Редактор упрекает автора в том, что у того все – чужое, заимствованное, не свое.
– Ну, а вот это? На что, по-вашему, это похоже? – запальчиво спрашивает автор.
И редактор невозмутимо отвечает:
– На редакционную корзину.
Ответ убийственный. Но Зощенко такой ответ не обескуражил бы ничуть. Потому что он вполне сознательно решил черпать свои сокровища из редакционной корзины, то и дело пуская в ход те самые «штампы старых повестей и романов», которые редакторский карандаш вымарывает автоматически. Существует прочное убеждение, что книга «Перед восходом солнца» для Зощенко была чем-то вроде возвращения блудного сына, что этой своей книгой писатель наконец вернулся к простой, чеканной, точной и строгой литературной речи, в лоно того великого языка, на котором писали Пушкин, Тургенев, Толстой, Чехов.
С именем Зощенко у читателя, как правило, ассоциируется весьма своеобразная литературная манера. В ранних (и наиболее известных) рассказах автор всегда говорит устами своего неизменного персонажа – тупого, склочного, необразованного мещанина, безбожно коверкающего русский язык. Следы этой манеры заметны даже в «Возвращенной молодости» – первой повести исследовательского плана. Здесь же перед нами уже совсем другой Зощенко. Его слог кристально чист, как чисты его помыслы. Язык – форма мысли, и мысль прославить разум, водившая рукой писателя, помогла обрести ему слова простые и выразительные.
(Арсений Гулыга)
Эта точка зрения, ныне, как явствует из приведенной цитаты, уже ставшая расхожей, утвердилась с легкой руки все того же Чуковского, который и на этот раз был первым, кто после двадцатилетнего перерыва произнес во всеуслышание название этой опальной зощенковской книги.
Чуковский довольно прозрачно намекнул, что повесть «Перед восходом солнца» он воспринял как возвращение Зощенко к высокой литературе, к настоящей, безупречной художественности:
Краткие новеллы, которые в таком изобилии введены в ее текст, безупречно художественны. Здесь уж никаких притязаний на «сказ», никаких забот о курьезном и затейливом слоге.
Само построение фразы тут наводит на мысль, что «притязания на сказ» и «заботы о курьезном и затейливом слоге», свойственные Зощенко в прошлом, с «безупречной художественностью» не очень-то совместимы.

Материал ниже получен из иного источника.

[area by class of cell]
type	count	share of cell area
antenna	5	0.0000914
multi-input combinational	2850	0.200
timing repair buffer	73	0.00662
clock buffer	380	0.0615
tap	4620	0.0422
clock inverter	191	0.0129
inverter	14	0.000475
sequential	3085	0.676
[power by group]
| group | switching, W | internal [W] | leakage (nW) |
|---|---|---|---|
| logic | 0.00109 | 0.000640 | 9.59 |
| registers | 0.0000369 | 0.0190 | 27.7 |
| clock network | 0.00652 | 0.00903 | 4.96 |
<file path="src/rtl/demortl_dma_arbiter.sv">
// ---------------------------------------------------------------------------
// demortl_dma_arbiter
//
// Purpose:
//   Shares one ESP-style DMA port (read ctrl/chnl + write ctrl/chnl) among
//   NCLI accelerator clients. The read and write paths are arbitrated
//   independently and round-robin, one whole transaction at a time. A grant
//   is held until every data beat of the granted transaction has moved.
//
// Parameters:
//   NCLI           number of clients (2..4)
//   DMA_BUS_WIDTH  data beat width (DW)
//
// Ports:
//   clk, rst                         clock, synchronous active-high reset
//   cli_rd_ctrl_*                    per-client read requests (packed)
//   cli_rd_chnl_*                    per-client read beats (data broadcast)
//   cli_wr_ctrl_*                    per-client write requests (packed)
//   cli_wr_chnl_*                    per-client write beats (packed data)
//   dma_read_ctrl_* / dma_read_chnl_*    shared DMA read port
//   dma_write_ctrl_* / dma_write_chnl_*  shared DMA write port
//   debug                            transaction statistics or 32'h0
//
// Optional feature:
//   DEMORTL_DMA_ARB_STATS_EN  when defined, debug = {rd_txn_cnt, wr_txn_cnt},
//   two 16-bit wrapping counters of completed transactions. When undefined,
//   debug is tied to zero and no counters exist.
// ---------------------------------------------------------------------------

// One arbitration channel: IDLE -> CTRL -> DATA -> IDLE. The top level owns
// all data muxing; this block only decides who is granted and when the
// transaction is over.
module demortl_dma_arb_chan #(
  parameter int NCLI = 2
) (
  input  logic        clk,
  input  logic        rst,
  input  logic [3:0]  req_i,         // requests, zero-padded to 4 clients
  input  logic [31:0] sel_len_i,     // length of the granted client's request
  input  logic        ctrl_ready_i,  // DMA accepts the ctrl word
  input  logic        beat_fire_i,   // a data beat transfers this cycle
  output logic [1:0]  grant_o,
  output logic        ctrl_phase_o,
  output logic        data_phase_o,
  output logic        done_o         // transaction completes this cycle
);

  typedef enum logic [1:0] {S_IDLE, S_CTRL, S_DATA} state_t;

  state_t      state_q;
  logic [1:0]  grant_q;
  logic [1:0]  ptr_q;
  logic [31:0] cnt_q;
  logic [31:0] len_q;

  logic [1:0]  pick_d;
  logic        found_d;
  logic [1:0]  ptr_d;
  logic        last_beat_d;

  // First requester at or after the pointer. Rotating modulo 4 over the
  // zero-padded request vector yields the same order as rotating modulo
  // NCLI, because the padding slots never request.
  always_comb begin
    logic [1:0] cand;
    found_d = 1'b0;
    pick_d  = 2'd0;
    for (int k = 0; k < 4; k++) begin
      cand = ptr_q + 2'(k);
      if (!found_d && req_i[cand]) begin
        found_d = 1'b1;
        pick_d  = cand;
      end
    end
  end

  assign ptr_d       = (grant_q == 2'(NCLI - 1)) ? 2'd0 : grant_q + 2'd1;
  assign last_beat_d = (cnt_q == len_q - 32'd1);

  always_ff @(posedge clk) begin
    if (rst) begin
      state_q <= S_IDLE;
      grant_q <= 2'd0;
      ptr_q   <= 2'd0;
      cnt_q   <= 32'd0;
      len_q   <= 32'd0;
    end else begin
      case (state_q)
        S_IDLE: begin
          if (found_d) begin
            grant_q <= pick_d;
            cnt_q   <= 32'd0;
            state_q <= S_CTRL;
          end
        end
        S_CTRL: begin
          if (ctrl_ready_i) begin
            ptr_q   <= ptr_d;
            // The client may change its fields after the handshake, so the
            // length that governs the data phase is captured here.
            len_q   <= sel_len_i;
            state_q <= (sel_len_i == 32'd0) ? S_IDLE : S_DATA;
          end
        end
        S_DATA: begin
          if (beat_fire_i) begin
            cnt_q <= cnt_q + 32'd1;
            if (last_beat_d) begin
              state_q <= S_IDLE;
            end
          end
        end
        default: state_q <= S_IDLE;
      endcase
    end
  end

  assign grant_o      = grant_q;
  assign ctrl_phase_o = (state_q == S_CTRL);
  assign data_phase_o = (state_q == S_DATA);
  assign done_o       = (ctrl_phase_o && ctrl_ready_i && (sel_len_i == 32'd0)) ||
                        (data_phase_o && beat_fire_i && last_beat_d);

endmodule

module demortl_dma_arbiter #(
  parameter int NCLI          = 2,
  parameter int DMA_BUS_WIDTH = 64
) (
  input  logic                       clk,
  input  logic                       rst,
  // client read side
  input  logic [NCLI-1:0]            cli_rd_ctrl_valid,
  output logic [NCLI-1:0]            cli_rd_ctrl_ready,
  input  logic [32*NCLI-1:0]         cli_rd_ctrl_index,
  input  logic [32*NCLI-1:0]         cli_rd_ctrl_length,
  input  logic [3*NCLI-1:0]          cli_rd_ctrl_size,
  output logic [NCLI-1:0]            cli_rd_chnl_valid,
  input  logic [NCLI-1:0]            cli_rd_chnl_ready,
  output logic [DMA_BUS_WIDTH-1:0]   cli_rd_chnl_data,
  // client write side
  input  logic [NCLI-1:0]            cli_wr_ctrl_valid,
  output logic [NCLI-1:0]            cli_wr_ctrl_ready,
  input  logic [32*NCLI-1:0]         cli_wr_ctrl_index,
  input  logic [32*NCLI-1:0]         cli_wr_ctrl_length,
  input  logic [3*NCLI-1:0]          cli_wr_ctrl_size,
  input  logic [NCLI-1:0]            cli_wr_chnl_valid,
  output logic [NCLI-1:0]            cli_wr_chnl_ready,
  input  logic [DMA_BUS_WIDTH*NCLI-1:0] cli_wr_chnl_data,
  // shared DMA read port
  output logic                       dma_read_ctrl_valid,
  input  logic                       dma_read_ctrl_ready,
  output logic [31:0]                dma_read_ctrl_data_index,
  output logic [31:0]                dma_read_ctrl_data_length,
  output logic [2:0]                 dma_read_ctrl_data_size,
  input  logic                       dma_read_chnl_valid,
  output logic                       dma_read_chnl_ready,
  input  logic [DMA_BUS_WIDTH-1:0]   dma_read_chnl_data,
  // shared DMA write port
  output logic                       dma_write_ctrl_valid,
  input  logic                       dma_write_ctrl_ready,
  output logic [31:0]                dma_write_ctrl_data_index,
  output logic [31:0]                dma_write_ctrl_data_length,
  output logic [2:0]                 dma_write_ctrl_data_size,
  output logic                       dma_write_chnl_valid,
  input  logic                       dma_write_chnl_ready,
  output logic [DMA_BUS_WIDTH-1:0]   dma_write_chnl_data,
  output logic [31:0]                debug
);

  localparam int DW = DMA_BUS_WIDTH;

  // Per-client fields unpacked into 4-entry tables so a 2-bit grant can index
  // them for any NCLI; unused entries read as zero.
  logic [3:0]    rd_req4, wr_req4;
  logic [3:0]    rd_cli_rdy4, wr_cli_vld4;
  logic [31:0]   rd_idx_a  [4];
  logic [31:0]   rd_len_a  [4];
  logic [2:0]    rd_size_a [4];
  logic [31:0]   wr_idx_a  [4];
  logic [31:0]   wr_len_a  [4];
  logic [2:0]    wr_size_a [4];
  logic [DW-1:0] wr_data_a [4];

  generate
    for (genvar gi = 0; gi < 4; gi++) begin : g_tab
      if (gi < NCLI) begin : g_used
        assign rd_req4[gi]     = cli_rd_ctrl_valid[gi];
        assign wr_req4[gi]     = cli_wr_ctrl_valid[gi];
        assign rd_cli_rdy4[gi] = cli_rd_chnl_ready[gi];
        assign wr_cli_vld4[gi] = cli_wr_chnl_valid[gi];
        assign rd_idx_a[gi]    = cli_rd_ctrl_index[32*gi +: 32];
        assign rd_len_a[gi]    = cli_rd_ctrl_length[32*gi +: 32];
        assign rd_size_a[gi]   = cli_rd_ctrl_size[3*gi +: 3];
        assign wr_idx_a[gi]    = cli_wr_ctrl_index[32*gi +: 32];
        assign wr_len_a[gi]    = cli_wr_ctrl_length[32*gi +: 32];
        assign wr_size_a[gi]   = cli_wr_ctrl_size[3*gi +: 3];
        assign wr_data_a[gi]   = cli_wr_chnl_data[DW*gi +: DW];
      end else begin : g_pad
        assign rd_req4[gi]     = 1'b0;
        assign wr_req4[gi]     = 1'b0;
        assign rd_cli_rdy4[gi] = 1'b0;
        assign wr_cli_vld4[gi] = 1'b0;
        assign rd_idx_a[gi]    = 32'd0;
        assign rd_len_a[gi]    = 32'd0;
        assign rd_size_a[gi]   = 3'd0;
        assign wr_idx_a[gi]    = 32'd0;
        assign wr_len_a[gi]    = 32'd0;
        assign wr_size_a[gi]   = 3'd0;
        assign wr_data_a[gi]   = '0;
      end
    end
  endgenerate

  // ---------------- read path ----------------
  logic [1:0] rd_g;
  logic       rd_ctrl, rd_data, rd_fire, rd_done;

  assign rd_fire = rd_data && dma_read_chnl_valid && rd_cli_rdy4[rd_g];

  demortl_dma_arb_chan #(.NCLI(NCLI)) u_rd (
    .clk          (clk),
    .rst          (rst),
    .req_i        (rd_req4),
    .sel_len_i    (rd_len_a[rd_g]),
    .ctrl_ready_i (dma_read_ctrl_ready),
    .beat_fire_i  (rd_fire),
    .grant_o      (rd_g),
    .ctrl_phase_o (rd_ctrl),
    .data_phase_o (rd_data),
    .done_o       (rd_done)
  );

  assign dma_read_ctrl_valid       = rd_ctrl;
  assign dma_read_ctrl_data_index  = rd_ctrl ? rd_idx_a[rd_g]  : 32'd0;
  assign dma_read_ctrl_data_length = rd_ctrl ? rd_len_a[rd_g]  : 32'd0;
  assign dma_read_ctrl_data_size   = rd_ctrl ? rd_size_a[rd_g] : 3'd0;
  assign dma_read_chnl_ready       = rd_data && rd_cli_rdy4[rd_g];
  assign cli_rd_chnl_data          = rd_data ? dma_read_chnl_data : '0;

  // ---------------- write path ----------------
  logic [1:0] wr_g;
  logic       wr_ctrl, wr_data, wr_fire, wr_done;

  assign wr_fire = wr_data && wr_cli_vld4[wr_g] && dma_write_chnl_ready;

  demortl_dma_arb_chan #(.NCLI(NCLI)) u_wr (
    .clk          (clk),
    .rst          (rst),
    .req_i        (wr_req4),
    .sel_len_i    (wr_len_a[wr_g]),
    .ctrl_ready_i (dma_write_ctrl_ready),
    .beat_fire_i  (wr_fire),
    .grant_o      (wr_g),
    .ctrl_phase_o (wr_ctrl),
    .data_phase_o (wr_data),
    .done_o       (wr_done)
  );

  assign dma_write_ctrl_valid       = wr_ctrl;
  assign dma_write_ctrl_data_index  = wr_ctrl ? wr_idx_a[wr_g]  : 32'd0;
  assign dma_write_ctrl_data_length = wr_ctrl ? wr_len_a[wr_g]  : 32'd0;
  assign dma_write_ctrl_data_size   = wr_ctrl ? wr_size_a[wr_g] : 3'd0;
  assign dma_write_chnl_valid       = wr_data && wr_cli_vld4[wr_g];
  assign dma_write_chnl_data        = wr_data ? wr_data_a[wr_g] : '0;

  // Per-client handshake steering: only the granted client sees the DMA side.
  generate
    for (genvar gi = 0; gi < NCLI; gi++) begin : g_steer
      assign cli_rd_ctrl_ready[gi] = rd_ctrl && (rd_g == 2'(gi)) && dma_read_ctrl_ready;
      assign cli_rd_chnl_valid[gi] = rd_data && (rd_g == 2'(gi)) && dma_read_chnl_valid;
      assign cli_wr_ctrl_ready[gi] = wr_ctrl && (wr_g == 2'(gi)) && dma_write_ctrl_ready;
      assign cli_wr_chnl_ready[gi] = wr_data && (wr_g == 2'(gi)) && dma_write_chnl_ready;
    end
  endgenerate

  // ---------------- statistics ----------------
`ifdef DEMORTL_DMA_ARB_STATS_EN
  logic [15:0] rd_txn_cnt_q, wr_txn_cnt_q;

  always_ff @(posedge clk) begin
    if (rst) begin
      rd_txn_cnt_q <= 16'd0;
      wr_txn_cnt_q <= 16'd0;
    end else begin
      if (rd_done) rd_txn_cnt_q <= rd_txn_cnt_q + 16'd1;
      if (wr_done) wr_txn_cnt_q <= wr_txn_cnt_q + 16'd1;
    end
  end

  assign debug = {rd_txn_cnt_q, wr_txn_cnt_q};
`else
  logic unused_done;
  assign unused_done = rd_done | wr_done;
  assign debug       = 32'h0;
`endif

endmodule

</file>
[src/rtl/ifetch_prefetch_if.sv]
// Fetch front-end bundle: memory request/response channel, redirect, and the
// instruction hand-off to decode. master = fetch unit, slave = memory/decode side.
interface ifetch_prefetch_if #(
  parameter int XLEN = 32
);
  logic            mem_req_valid;
  logic            mem_req_ready;
  logic [XLEN-1:0] mem_req_addr;
  logic            mem_resp_valid;
  logic [31:0]     mem_resp_data;
  logic            redirect_valid;
  logic [XLEN-1:0] redirect_pc;
  logic            inst_valid;
  logic            inst_ready;
  logic [31:0]     inst_data;
  logic [XLEN-1:0] inst_pc;

  modport master (
    output mem_req_valid, mem_req_addr, inst_valid, inst_data, inst_pc,
    input  mem_req_ready, mem_resp_valid, mem_resp_data,
           redirect_valid, redirect_pc, inst_ready
  );

  modport slave (
    input  mem_req_valid, mem_req_addr, inst_valid, inst_data, inst_pc,
    output mem_req_ready, mem_resp_valid, mem_resp_data,
           redirect_valid, redirect_pc, inst_ready
  );
endinterface

[src/rtl/ifetch_prefetch.sv]
// Instruction prefetcher: issues sequential word fetches with bounded credits,
// buffers in-order responses in a FIFO and drops responses made stale by a redirect.
module ifetch_prefetch #(
  parameter int              XLEN            = 32,
  parameter int              DEPTH           = 4,
  parameter int              MAX_OUTSTANDING = 2,
  parameter logic [XLEN-1:0] RESET_PC        = '0
) (
  input logic              clk,
  input logic              rst,
  ifetch_prefetch_if.master bus
);

  localparam int CW = $clog2(DEPTH + 1);
  localparam int PW = $clog2(DEPTH);
  localparam int SW = CW + 2;
  localparam logic [XLEN-1:0] PC_STEP = XLEN'(4);

  logic [XLEN-1:0] fetch_pc_q, fetch_pc_d;
  logic [XLEN-1:0] head_pc_q, head_pc_d;
  logic [CW-1:0]   count_q, count_d;
  logic [CW-1:0]   outst_q, outst_d;
  logic [CW-1:0]   drop_q, drop_d;
  logic [PW-1:0]   wr_ptr_q, wr_ptr_d;
  logic [PW-1:0]   rd_ptr_q, rd_ptr_d;
  logic [31:0]     fifo_q [DEPTH];

  logic            redirect;
  logic [XLEN-1:0] redirect_pc_aligned;
  logic [SW-1:0]   credits_used;
  logic            req_valid;
  logic            req_fire;
  logic            resp_ok;
  logic            resp_from_drop;
  logic            push;
  logic            pop;

  assign redirect            = bus.redirect_valid;
  assign redirect_pc_aligned = bus.redirect_pc & ~XLEN'(3);

  // Every request holds a FIFO slot from issue until its data is popped,
  // stale requests included, so a kept response can never overflow the FIFO.
  assign credits_used = SW'(count_q) + SW'(outst_q) + SW'(drop_q);
  assign req_valid    = !rst && !redirect
                     && (outst_q < CW'(MAX_OUTSTANDING))
                     && (credits_used < SW'(DEPTH));
  assign req_fire     = req_valid && bus.mem_req_ready;

  assign resp_ok        = bus.mem_resp_valid && ((outst_q != '0) || (drop_q != '0));
  assign resp_from_drop = resp_ok && (drop_q != '0);
  assign push           = resp_ok && !resp_from_drop && !redirect;
  assign pop            = (count_q != '0) && bus.inst_ready && !redirect;

  assign bus.mem_req_valid = req_valid;
  assign bus.mem_req_addr  = fetch_pc_q;
  assign bus.inst_valid    = (count_q != '0);
  assign bus.inst_data     = fifo_q[rd_ptr_q];
  assign bus.inst_pc       = head_pc_q;

  always_comb begin
    fetch_pc_d = fetch_pc_q;
    head_pc_d  = head_pc_q;
    count_d    = count_q;
    outst_d    = outst_q;
    drop_d     = drop_q;
    wr_ptr_d   = wr_ptr_q;
    rd_ptr_d   = rd_ptr_q;

    if (redirect) begin
      // Everything still in flight becomes stale; a response landing now
      // retires one of those, whichever counter it was charged to.
      fetch_pc_d = redirect_pc_aligned;
      head_pc_d  = redirect_pc_aligned;
      count_d    = '0;
      wr_ptr_d   = '0;
      rd_ptr_d   = '0;
      outst_d    = '0;
      drop_d     = drop_q + outst_q - CW'(resp_ok);
    end else begin
      if (req_fire) begin
        fetch_pc_d = fetch_pc_q + PC_STEP;
      end
      outst_d = outst_q + CW'(req_fire) - CW'(resp_ok && !resp_from_drop);
      drop_d  = drop_q - CW'(resp_from_drop);
      if (push) begin
        wr_ptr_d = wr_ptr_q + PW'(1);
      end
      if (pop) begin
        rd_ptr_d  = rd_ptr_q + PW'(1);
        head_pc_d = head_pc_q + PC_STEP;
      end
      count_d = count_q + CW'(push) - CW'(pop);
    end
  end

  always_ff @(posedge clk or posedge rst) begin
    if (rst) begin
      fetch_pc_q <= RESET_PC;
      head_pc_q  <= RESET_PC;
      count_q    <= '0;
      outst_q    <= '0;
      drop_q     <= '0;
      wr_ptr_q   <= '0;
      rd_ptr_q   <= '0;
    end else begin
      fetch_pc_q <= fetch_pc_d;
      head_pc_q  <= head_pc_d;
      count_q    <= count_d;
      outst_q    <= outst_d;
      drop_q     <= drop_d;
      wr_ptr_q   <= wr_ptr_d;
      rd_ptr_q   <= rd_ptr_d;
    end
  end

  always_ff @(posedge clk or posedge rst) begin
    if (rst) begin
      for (int i = 0; i < DEPTH; i++) begin
        fifo_q[i] <= '0;
      end
    end else if (push) begin
      fifo_q[wr_ptr_q] <= bus.mem_resp_data;
    end
  end

  // A response with nothing in flight is a memory-side protocol violation.
  a_resp_expected: assert property (@(posedge clk) disable iff (rst)
    bus.mem_resp_valid |-> ((outst_q != '0) || (drop_q != '0)));

  a_credit_bound: assert property (@(posedge clk) disable iff (rst)
    (SW'(outst_q) + SW'(drop_q)) <= SW'(DEPTH));

  a_no_overflow: assert property (@(posedge clk) disable iff (rst)
    push |-> ((count_q != CW'(DEPTH)) || pop));

endmodule
[src/flat_wrapper.sv]
// flat-port wrapper written by rule: the top's interface ports become plain ports
module ifetch_prefetch_flat 
#(
  parameter int              XLEN            = 32,
  parameter int              DEPTH           = 4,
  parameter int              MAX_OUTSTANDING = 2,
  parameter logic [XLEN-1:0] RESET_PC        = '0
)
  (clk, rst, bus_mem_req_valid, bus_mem_req_addr, bus_inst_valid, bus_inst_data, bus_inst_pc, bus_mem_req_ready, bus_mem_resp_valid, bus_mem_resp_data, bus_redirect_valid, bus_redirect_pc, bus_inst_ready);
  ifetch_prefetch_if #(.XLEN(XLEN)) bus_i ();
  input logic clk;
  input logic rst;
  output wire logic [$bits(bus_i.mem_req_valid)-1:0] bus_mem_req_valid;
  output wire logic [$bits(bus_i.mem_req_addr)-1:0] bus_mem_req_addr;
  output wire logic [$bits(bus_i.inst_valid)-1:0] bus_inst_valid;
  output wire logic [$bits(bus_i.inst_data)-1:0] bus_inst_data;
  output wire logic [$bits(bus_i.inst_pc)-1:0] bus_inst_pc;
  input wire logic [$bits(bus_i.mem_req_ready)-1:0] bus_mem_req_ready;
  input wire logic [$bits(bus_i.mem_resp_valid)-1:0] bus_mem_resp_valid;
  input wire logic [$bits(bus_i.mem_resp_data)-1:0] bus_mem_resp_data;
  input wire logic [$bits(bus_i.redirect_valid)-1:0] bus_redirect_valid;
  input wire logic [$bits(bus_i.redirect_pc)-1:0] bus_redirect_pc;
  input wire logic [$bits(bus_i.inst_ready)-1:0] bus_inst_ready;
  assign bus_mem_req_valid = bus_i.mem_req_valid;
  assign bus_mem_req_addr = bus_i.mem_req_addr;
  assign bus_inst_valid = bus_i.inst_valid;
  assign bus_inst_data = bus_i.inst_data;
  assign bus_inst_pc = bus_i.inst_pc;
  assign bus_i.mem_req_ready = bus_mem_req_ready;
  assign bus_i.mem_resp_valid = bus_mem_resp_valid;
  assign bus_i.mem_resp_data = bus_mem_resp_data;
  assign bus_i.redirect_valid = bus_redirect_valid;
  assign bus_i.redirect_pc = bus_redirect_pc;
  assign bus_i.inst_ready = bus_inst_ready;
  ifetch_prefetch #(.XLEN(XLEN), .DEPTH(DEPTH), .MAX_OUTSTANDING(MAX_OUTSTANDING), .RESET_PC(RESET_PC)) u_core (.clk(clk), .rst(rst), .bus(bus_i));
endmodule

Оговорка многозначительная. Но не будем придираться к оговоркам, ловить автора на слове, тем более что в этом и нет нужды, Чуковский далее прямо и недвусмысленно говорит о том, что повесть «Перед восходом солнца» ознаменовала возвращение Михаила Зощенко в лоно родного, подлинного, великого русского языка:
Здесь Зощенко предстает перед нами в новом, небывалом обличий. Здесь он начисто отказался от той пряной, узорчатой, причудливо комической речи, которой он так умело владел в своих «Уважаемых гражданах» и в других рассказах такого же стиля. Этот стиль был органически близок ему и создал его первую славу, но оказалось, что и вне этого колоритного стиля (который по праву называют зощенковским) он – умелец, силач.

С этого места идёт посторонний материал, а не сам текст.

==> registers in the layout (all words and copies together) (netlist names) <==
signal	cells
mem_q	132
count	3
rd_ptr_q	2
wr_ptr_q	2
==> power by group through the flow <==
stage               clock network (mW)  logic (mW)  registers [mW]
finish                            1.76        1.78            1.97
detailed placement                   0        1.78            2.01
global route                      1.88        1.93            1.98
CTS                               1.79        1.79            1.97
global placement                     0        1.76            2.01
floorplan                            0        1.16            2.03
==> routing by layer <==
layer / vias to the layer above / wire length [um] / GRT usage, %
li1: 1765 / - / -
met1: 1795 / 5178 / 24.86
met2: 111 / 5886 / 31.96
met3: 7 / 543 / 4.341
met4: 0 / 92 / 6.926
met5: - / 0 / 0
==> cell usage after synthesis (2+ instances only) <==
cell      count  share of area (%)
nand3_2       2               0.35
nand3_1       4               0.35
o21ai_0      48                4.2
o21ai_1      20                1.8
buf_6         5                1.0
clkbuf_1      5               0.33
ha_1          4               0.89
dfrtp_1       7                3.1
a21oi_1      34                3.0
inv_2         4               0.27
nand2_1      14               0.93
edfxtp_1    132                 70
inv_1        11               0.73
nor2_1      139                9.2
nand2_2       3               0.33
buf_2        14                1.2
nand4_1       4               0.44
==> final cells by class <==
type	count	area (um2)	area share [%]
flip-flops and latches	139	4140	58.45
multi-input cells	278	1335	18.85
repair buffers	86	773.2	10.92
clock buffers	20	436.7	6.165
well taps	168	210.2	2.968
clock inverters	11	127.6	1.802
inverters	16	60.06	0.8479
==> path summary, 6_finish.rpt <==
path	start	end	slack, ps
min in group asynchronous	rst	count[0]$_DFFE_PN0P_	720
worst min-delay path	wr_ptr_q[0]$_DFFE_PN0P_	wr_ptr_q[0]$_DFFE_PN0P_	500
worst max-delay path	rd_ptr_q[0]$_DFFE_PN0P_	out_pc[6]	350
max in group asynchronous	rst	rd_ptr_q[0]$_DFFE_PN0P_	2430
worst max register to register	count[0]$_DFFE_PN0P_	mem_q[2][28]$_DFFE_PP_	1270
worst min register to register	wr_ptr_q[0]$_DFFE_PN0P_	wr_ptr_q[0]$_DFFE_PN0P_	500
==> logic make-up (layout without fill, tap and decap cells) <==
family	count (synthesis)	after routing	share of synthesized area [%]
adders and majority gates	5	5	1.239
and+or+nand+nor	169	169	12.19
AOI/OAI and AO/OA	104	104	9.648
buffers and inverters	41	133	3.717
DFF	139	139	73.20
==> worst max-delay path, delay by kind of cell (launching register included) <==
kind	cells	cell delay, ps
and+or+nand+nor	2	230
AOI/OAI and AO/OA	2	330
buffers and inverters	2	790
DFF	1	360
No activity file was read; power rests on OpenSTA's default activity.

Слишком уж горестны те эпизоды, о которых он здесь повествует, эти клочки воспоминаний о своей беспросветной и мучительной жизни, – и было бы дико, если бы, повествуя о них, он прибегал к стилизации, к причудливым словесным орнаментам. Здесь его язык незатейлив и прост, и в этой простоте его сила.
На самом деле, однако, здесь, в этой зощенковской повести, присутствуют все – все до единого – элементы его прежней, как выражается Чуковский, «пряной, узорчатой, причудливо комической речи»:
Подумаешь, великие дела произошли в столь мелком возрасте…
Но раз такой исключительный момент, это допустимо…
Может быть, все остальные поэты бодрыми голосами напевали торжественные гимны природе?..
Нечто декадентское в его лице…
Нет, теперь я добродушно взираю на все, что вокруг меня происходит, – я даже не имею привычки анализировать чужие поступки и не вижу особой радости разбираться в чужих делах…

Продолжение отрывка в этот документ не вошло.